Updated: May 13, 2014
 

History

When contact dermatitis is suspected, the history must include a detailed list of environmental exposures. Determine whether the patient has had any exposure to materials such as plants, paints, dyes, cleaning solutions, soaps, and protective gear such as eyewear and athletic gloves. Ask whether any new products or plants are present in the home or during recreational activities.

Query patients regarding hobbies that might be the source of an irritant or allergen. Determine whether the patient is applying any products or treatments to the involved area. If the lesions or symptoms appear to be primarily in exposed areas, determine how much sun exposure has occurred recently. Ask the patient if symptoms improve over weekends or vacations.

A detailed history may help determine whether the patient has irritant, allergic, or photo contact dermatitis or contact urticaria. The history should include the following questions:

What is the chief symptom? Irritant contact dermatitis, which is the most common form of contact dermatitis, usually causes mild pruritus or a burning sensation. Allergic contact dermatitis and contact urticaria are usually very pruritic. Pruritus is the main symptom in photoallergic reactions, whereas a burning sensation on affected (ie, sun-exposed) areas of the body is the primary symptom of phototoxic reactions.

When did the symptoms start? If a suspected substance is recognized, how long prior to the symptoms did the exposure occur? With irritant contact dermatitis, symptoms may occur within minutes of the exposure. Mild irritants require prolonged or repeated exposure before inflammation is noted, while strong irritants, such as strong acids and alkalis, can produce an immediate reaction similar to a thermal burn.

Allergic (type IV hypersensitivity) reactions usually take 6-24 hours to produce symptoms. Contact urticaria is usually rapid in onset. Because symptoms occur so rapidly following exposure, the etiology for contact urticaria is usually obvious. If the etiology is not apparent, an exposure history should include items commonly associated with this disorder (see Etiology).

Is this the first time this has occurred? When symptoms are episodic, an accurate diary of exposures occurring shortly prior to symptoms may help narrow the list of possible irritants or allergens.

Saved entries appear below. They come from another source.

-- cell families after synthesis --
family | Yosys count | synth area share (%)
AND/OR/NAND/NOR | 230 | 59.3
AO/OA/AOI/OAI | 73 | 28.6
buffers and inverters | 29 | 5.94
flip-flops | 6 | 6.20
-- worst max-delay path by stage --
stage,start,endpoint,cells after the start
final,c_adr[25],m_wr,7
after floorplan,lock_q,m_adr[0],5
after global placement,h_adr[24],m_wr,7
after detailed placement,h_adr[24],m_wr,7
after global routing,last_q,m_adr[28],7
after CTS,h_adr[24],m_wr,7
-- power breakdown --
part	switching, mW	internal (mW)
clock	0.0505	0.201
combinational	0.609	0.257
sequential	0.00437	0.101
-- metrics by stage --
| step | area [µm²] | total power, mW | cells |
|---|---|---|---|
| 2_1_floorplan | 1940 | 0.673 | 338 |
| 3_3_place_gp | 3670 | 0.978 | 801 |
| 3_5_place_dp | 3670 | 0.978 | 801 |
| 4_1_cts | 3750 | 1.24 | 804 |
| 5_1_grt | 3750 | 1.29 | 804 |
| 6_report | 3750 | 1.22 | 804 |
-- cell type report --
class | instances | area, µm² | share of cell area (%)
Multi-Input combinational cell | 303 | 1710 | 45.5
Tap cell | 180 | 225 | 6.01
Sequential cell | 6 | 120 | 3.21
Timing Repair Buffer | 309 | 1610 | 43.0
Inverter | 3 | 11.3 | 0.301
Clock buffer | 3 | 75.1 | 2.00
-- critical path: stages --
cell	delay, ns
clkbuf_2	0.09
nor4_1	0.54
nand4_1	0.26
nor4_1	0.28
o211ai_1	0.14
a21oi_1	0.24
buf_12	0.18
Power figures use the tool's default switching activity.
<file path="config.mk">
export PLATFORM = sky130hd
export DESIGN_NAME = stopwatch_ctrl_flat
export DESIGN_NICKNAME = d
export VERILOG_FILES = /design/src/rtl/stopwatch_pkg.sv /design/src/rtl/stopwatch_ctrl_if.sv /design/src/rtl/btn_debounce.sv /design/src/rtl/stopwatch_ctrl.sv /design/src/flat_wrapper.sv
export SDC_FILE = /design/constraint.sdc
export NUM_CORES = 1
export LEC_CHECK = 0
export ABC_CLOCK_PERIOD_IN_PS = 2020
export CAP_MARGIN = 10
export CORE_MARGIN = 4
export CORE_UTILIZATION = 57
export CTS_CLUSTER_DIAMETER = 60
export DETAILED_ROUTE_END_ITERATION = 16
export DONT_BUFFER_PORTS = 1
export GPL_TIMING_DRIVEN = 0
export PLACE_DENSITY = 0.75
export SYNTH_ARGS = -nofsm -noshare
export SYNTH_HDL_FRONTEND = slang
export SYNTH_SLANG_ARGS = --single-unit
</file>
<file path="constraint.sdc">
create_clock -name clk -period 2.02 [get_ports clk]
set_input_delay 0.303 -clock clk [delete_from_list [all_inputs] [get_ports clk]]
set_output_delay 0.303 -clock clk [all_outputs]
set_load 0.1 [all_outputs]
</file>
<file path="src/rtl/stopwatch_pkg.sv">
// Shared types and constants for the stopwatch control/timing block.
package stopwatch_pkg;

    // Run/pause state encoding.
    typedef enum logic {
        StRunning = 1'b0,
        StPaused  = 1'b1
    } sw_state_e;

    // Board defaults for a 100 MHz clock.
    localparam int unsigned DefTick4Div = 25_000_000;  // 4 Hz base tick
    localparam int unsigned DefScanDiv  = 100_000;     // 1 kHz digit scan
    localparam int unsigned DefDbCycles = 1_000_000;   // 10 ms debounce

    // SEL switch meaning.
    localparam logic SelMinutes = 1'b0;
    localparam logic SelSeconds = 1'b1;

endpackage

</file>
<file path="src/rtl/stopwatch_ctrl_if.sv">
// Board-side bundle: raw inputs into the controller, strobes out to datapath/display.
interface stopwatch_ctrl_if;

    logic SEL;
    logic ADJ;
    logic PAUSE;
    logic RESET;

    logic cnt_en;
    logic adj_min_en;
    logic adj_sec_en;
    logic clr;
    logic blink;
    logic scan_tick;
    logic adj_mode;
    logic paused;

    // Board / test side: drives the switches and buttons, consumes the strobes.
    modport master (
        output SEL, ADJ, PAUSE, RESET,
        input  cnt_en, adj_min_en, adj_sec_en, clr, blink, scan_tick, adj_mode, paused
    );

    // Controller side.
    modport slave (
        input  SEL, ADJ, PAUSE, RESET,
        output cnt_en, adj_min_en, adj_sec_en, clr, blink, scan_tick, adj_mode, paused
    );

endinterface

</file>
<file path="src/rtl/btn_debounce.sv">
// Two-flop synchronizer, stability-count debouncer and rising-edge detect for one raw input.
module btn_debounce
    import stopwatch_pkg::*;
#(
    parameter int unsigned DB_CYCLES = DefDbCycles
) (
    input  logic clk,
    input  logic RESET_N,
    input  logic din,
    output logic level,
    output logic rise
);

    localparam int unsigned CntW = (DB_CYCLES > 1) ? $clog2(DB_CYCLES) : 1;
    localparam logic [CntW-1:0] CntMax = CntW'(DB_CYCLES - 1);

    logic            sync1_q, sync2_q;
    logic            level_q, level_d;
    logic            rise_q, rise_d;
    logic [CntW-1:0] cnt_q, cnt_d;

    // Accept the synced value once it has disagreed with the level DB_CYCLES cycles in a row.
    always_comb begin
        cnt_d   = '0;
        level_d = level_q;
        rise_d  = 1'b0;
        if (sync2_q != level_q) begin
            if (cnt_q == CntMax) begin
                level_d = sync2_q;
                rise_d  = sync2_q;
            end else begin
                cnt_d = cnt_q + CntW'(1);
            end
        end
    end

    // Synchronizer and debounce state.
    always_ff @(posedge clk or negedge RESET_N) begin
        if (!RESET_N) begin
            sync1_q <= 1'b0;
            sync2_q <= 1'b0;
            level_q <= 1'b0;
            rise_q  <= 1'b0;
            cnt_q   <= '0;
        end else begin
            sync1_q <= din;
            sync2_q <= sync1_q;
            level_q <= level_d;
            rise_q  <= rise_d;
            cnt_q   <= cnt_d;
        end
    end

    assign level = level_q;
    assign rise  = rise_q;

endmodule

</file>
<file path="src/rtl/stopwatch_ctrl.sv">
// Stopwatch control and timing sequencer: input conditioning, run/pause FSM, prescaler,
// display scan tick and all registered enable strobes for the counter datapath.
module stopwatch_ctrl
    import stopwatch_pkg::*;
#(
    parameter int unsigned TICK4_DIV = DefTick4Div,
    parameter int unsigned SCAN_DIV  = DefScanDiv,
    parameter int unsigned DB_CYCLES = DefDbCycles
) (
    input logic             clk,
    input logic             RESET_N,
    stopwatch_ctrl_if.slave bus
);

    localparam int unsigned PreW  = (TICK4_DIV > 1) ? $clog2(TICK4_DIV) : 1;
    localparam int unsigned ScanW = (SCAN_DIV > 1) ? $clog2(SCAN_DIV) : 1;
    localparam logic [PreW-1:0]  PreMax  = PreW'(TICK4_DIV - 1);
    localparam logic [ScanW-1:0] ScanMax = ScanW'(SCAN_DIV - 1);

    logic sel_lvl, adj_lvl, pause_rise, reset_rise;
    logic sel_rise_unused, adj_rise_unused, pause_lvl_unused, reset_lvl_unused;

    btn_debounce #(.DB_CYCLES(DB_CYCLES)) u_db_sel (
        .clk     (clk),
        .RESET_N (RESET_N),
        .din     (bus.SEL),
        .level   (sel_lvl),
        .rise    (sel_rise_unused)
    );

    btn_debounce #(.DB_CYCLES(DB_CYCLES)) u_db_adj (
        .clk     (clk),
        .RESET_N (RESET_N),
        .din     (bus.ADJ),
        .level   (adj_lvl),
        .rise    (adj_rise_unused)
    );

    btn_debounce #(.DB_CYCLES(DB_CYCLES)) u_db_pause (
        .clk     (clk),
        .RESET_N (RESET_N),
        .din     (bus.PAUSE),
        .level   (pause_lvl_unused),
        .rise    (pause_rise)
    );

    btn_debounce #(.DB_CYCLES(DB_CYCLES)) u_db_reset (
        .clk     (clk),
        .RESET_N (RESET_N),
        .din     (bus.RESET),
        .level   (reset_lvl_unused),
        .rise    (reset_rise)
    );

    // ---------------- Prescaler: 4 Hz tick, 2-bit phase, blink ----------------
    logic [PreW-1:0] pre_q, pre_d;
    logic [1:0]      phase_q, phase_d;
    logic            blink_q, blink_d;
    logic            t4, t2, t1;

    // Free-running divider; a RESET press restarts it so the next second is a full one.
    always_comb begin
        t4      = (pre_q == PreMax);
        pre_d   = t4 ? '0 : pre_q + PreW'(1);
        phase_d = t4 ? phase_q + 2'd1 : phase_q;
        blink_d = t4 ? ~blink_q : blink_q;
        if (reset_rise) begin
            pre_d   = '0;
            phase_d = 2'd0;
            blink_d = 1'b0;
        end
    end

    assign t2 = t4 & phase_q[0];
    assign t1 = t4 & (phase_q == 2'd3);

    // Prescaler registers.
    always_ff @(posedge clk or negedge RESET_N) begin
        if (!RESET_N) begin
            pre_q   <= '0;
            phase_q <= 2'd0;
            blink_q <= 1'b0;
        end else begin
            pre_q   <= pre_d;
            phase_q <= phase_d;
            blink_q <= blink_d;
        end
    end

    // ---------------- Display scan counter ----------------
    logic [ScanW-1:0] scan_q, scan_d;
    logic             scan_tick_q, scan_tick_d;

    // Free-running; only RESET_N touches it.
    always_comb begin
        scan_tick_d = (scan_q == ScanMax);
        scan_d      = scan_tick_d ? '0 : scan_q + ScanW'(1);
    end

    // Scan registers.
    always_ff @(posedge clk or negedge RESET_N) begin
        if (!RESET_N) begin
            scan_q      <= '0;
            scan_tick_q <= 1'b0;
        end else begin
            scan_q      <= scan_d;
            scan_tick_q <= scan_tick_d;
        end
    end

    // ---------------- Run/pause FSM ----------------
    sw_state_e state_q, state_d;
    logic      cnt_en_q, cnt_en_d;
    logic      adj_min_en_q, adj_min_en_d;
    logic      adj_sec_en_q, adj_sec_en_d;
    logic      clr_q, clr_d;

    // State register.
    always_ff @(posedge clk or negedge RESET_N) begin
        if (!RESET_N) begin
            state_q <= StRunning;
        end else begin
            state_q <= state_d;
        end
    end

    // Next state: RESET forces RUNNING and swallows a coincident PAUSE toggle.
    // PAUSE toggles even in adjust mode; cnt_en gating makes it take effect afterwards.
    always_comb begin
        state_d = state_q;
        if (reset_rise) begin
            state_d = StRunning;
        end else if (pause_rise) begin
            state_d = (state_q == StRunning) ? StPaused : StRunning;
        end
    end

    // Output decode: enables gated by levels on the tick cycle; a clear suppresses them.
    always_comb begin
        clr_d        = reset_rise;
        cnt_en_d     = t1 && (state_q == StRunning) && !adj_lvl && !reset_rise;
        adj_min_en_d = t2 && adj_lvl && (sel_lvl == SelMinutes) && !reset_rise;
        adj_sec_en_d = t2 && adj_lvl && (sel_lvl == SelSeconds) && !reset_rise;
    end

    // Registered strobes.
    always_ff @(posedge clk or negedge RESET_N) begin
        if (!RESET_N) begin
            clr_q        <= 1'b0;
            cnt_en_q     <= 1'b0;
            adj_min_en_q <= 1'b0;
            adj_sec_en_q <= 1'b0;
        end else begin
            clr_q        <= clr_d;
            cnt_en_q     <= cnt_en_d;
            adj_min_en_q <= adj_min_en_d;
            adj_sec_en_q <= adj_sec_en_d;
        end
    end

    assign bus.cnt_en     = cnt_en_q;
    assign bus.adj_min_en = adj_min_en_q;
    assign bus.adj_sec_en = adj_sec_en_q;
    assign bus.clr        = clr_q;
    assign bus.blink      = blink_q;
    assign bus.scan_tick  = scan_tick_q;
    assign bus.adj_mode   = adj_lvl;
    assign bus.paused     = (state_q == StPaused);

endmodule

</file>
<file path="src/flat_wrapper.sv">
// flat-port wrapper written by rule: the top's interface ports become plain ports
module stopwatch_ctrl_flat import stopwatch_pkg::*;
#(
    parameter int unsigned TICK4_DIV = DefTick4Div,
    parameter int unsigned SCAN_DIV  = DefScanDiv,
    parameter int unsigned DB_CYCLES = DefDbCycles
)
  (clk, RESET_N, bus_SEL, bus_ADJ, bus_PAUSE, bus_RESET, bus_cnt_en, bus_adj_min_en, bus_adj_sec_en, bus_clr, bus_blink, bus_scan_tick, bus_adj_mode, bus_paused);
  stopwatch_ctrl_if bus_i ();
  input logic clk;
  input logic RESET_N;
  input wire logic [$bits(bus_i.SEL)-1:0] bus_SEL;
  input wire logic [$bits(bus_i.ADJ)-1:0] bus_ADJ;
  input wire logic [$bits(bus_i.PAUSE)-1:0] bus_PAUSE;
  input wire logic [$bits(bus_i.RESET)-1:0] bus_RESET;
  output wire logic [$bits(bus_i.cnt_en)-1:0] bus_cnt_en;
  output wire logic [$bits(bus_i.adj_min_en)-1:0] bus_adj_min_en;
  output wire logic [$bits(bus_i.adj_sec_en)-1:0] bus_adj_sec_en;
  output wire logic [$bits(bus_i.clr)-1:0] bus_clr;
  output wire logic [$bits(bus_i.blink)-1:0] bus_blink;
  output wire logic [$bits(bus_i.scan_tick)-1:0] bus_scan_tick;
  output wire logic [$bits(bus_i.adj_mode)-1:0] bus_adj_mode;
  output wire logic [$bits(bus_i.paused)-1:0] bus_paused;
  assign bus_i.SEL = bus_SEL;
  assign bus_i.ADJ = bus_ADJ;
  assign bus_i.PAUSE = bus_PAUSE;
  assign bus_i.RESET = bus_RESET;
  assign bus_cnt_en = bus_i.cnt_en;
  assign bus_adj_min_en = bus_i.adj_min_en;
  assign bus_adj_sec_en = bus_i.adj_sec_en;
  assign bus_clr = bus_i.clr;
  assign bus_blink = bus_i.blink;
  assign bus_scan_tick = bus_i.scan_tick;
  assign bus_adj_mode = bus_i.adj_mode;
  assign bus_paused = bus_i.paused;
  stopwatch_ctrl #(.TICK4_DIV(TICK4_DIV), .SCAN_DIV(SCAN_DIV), .DB_CYCLES(DB_CYCLES)) u_core (.clk(clk), .RESET_N(RESET_N), .bus(bus_i));
endmodule
</file>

Has the dermatitis been spreading? Allergic contact dermatitis frequently appears to spread over time. In fact, this represents delayed reactions to the allergens.

Several factors may produce the false impression that the dermatitis is spreading or is contagious. Heavily contaminated areas may break out first, followed by areas of lesser exposure. Thick skin may react much later than thin skin or may not react at all. Different sites may have come in contact with the allergen at different times. Gloves and other clothing contaminated with sap from poison ivy may expose the skin days, weeks, or months later.

The patient's age and the location and appearance of the dermatitis frequently lead the history in a particular direction. For example, if the dermatitis is perioral, the history might include exposure to the following:

  • Pacifiers
  • Bubble gum
  • Musical instruments played with a mouthpiece
  • Toothpaste
  • Mouthwashes
  • Lip-licking habits
  • Sports involving mouthpieces (eg, snorkeling, diving)
  • Lipstick
  • Lip balms
  • Products applied to treat the perioral symptoms
  • Sucking limes and lying in the sun
  • Eating foods such as mangos (specifically, exposure to the skin rind of the mango)

Occasionally, simply asking about some of these possible allergens may stimulate the patient or parent to recall an exposure they had forgotten.

Photo contact dermatitis usually occurs on sun-exposed areas (at some clothing-optional beaches or in tanning booths, sun-exposed areas may include most, if not all, of the skin surface). A detailed exposure history, including a detailed history of types and quantity of light exposure, is required. Determine whether the reaction occurred following exposure through window glass or on a cloudy day. This would suggest photo dermatitis related to ultraviolet A light.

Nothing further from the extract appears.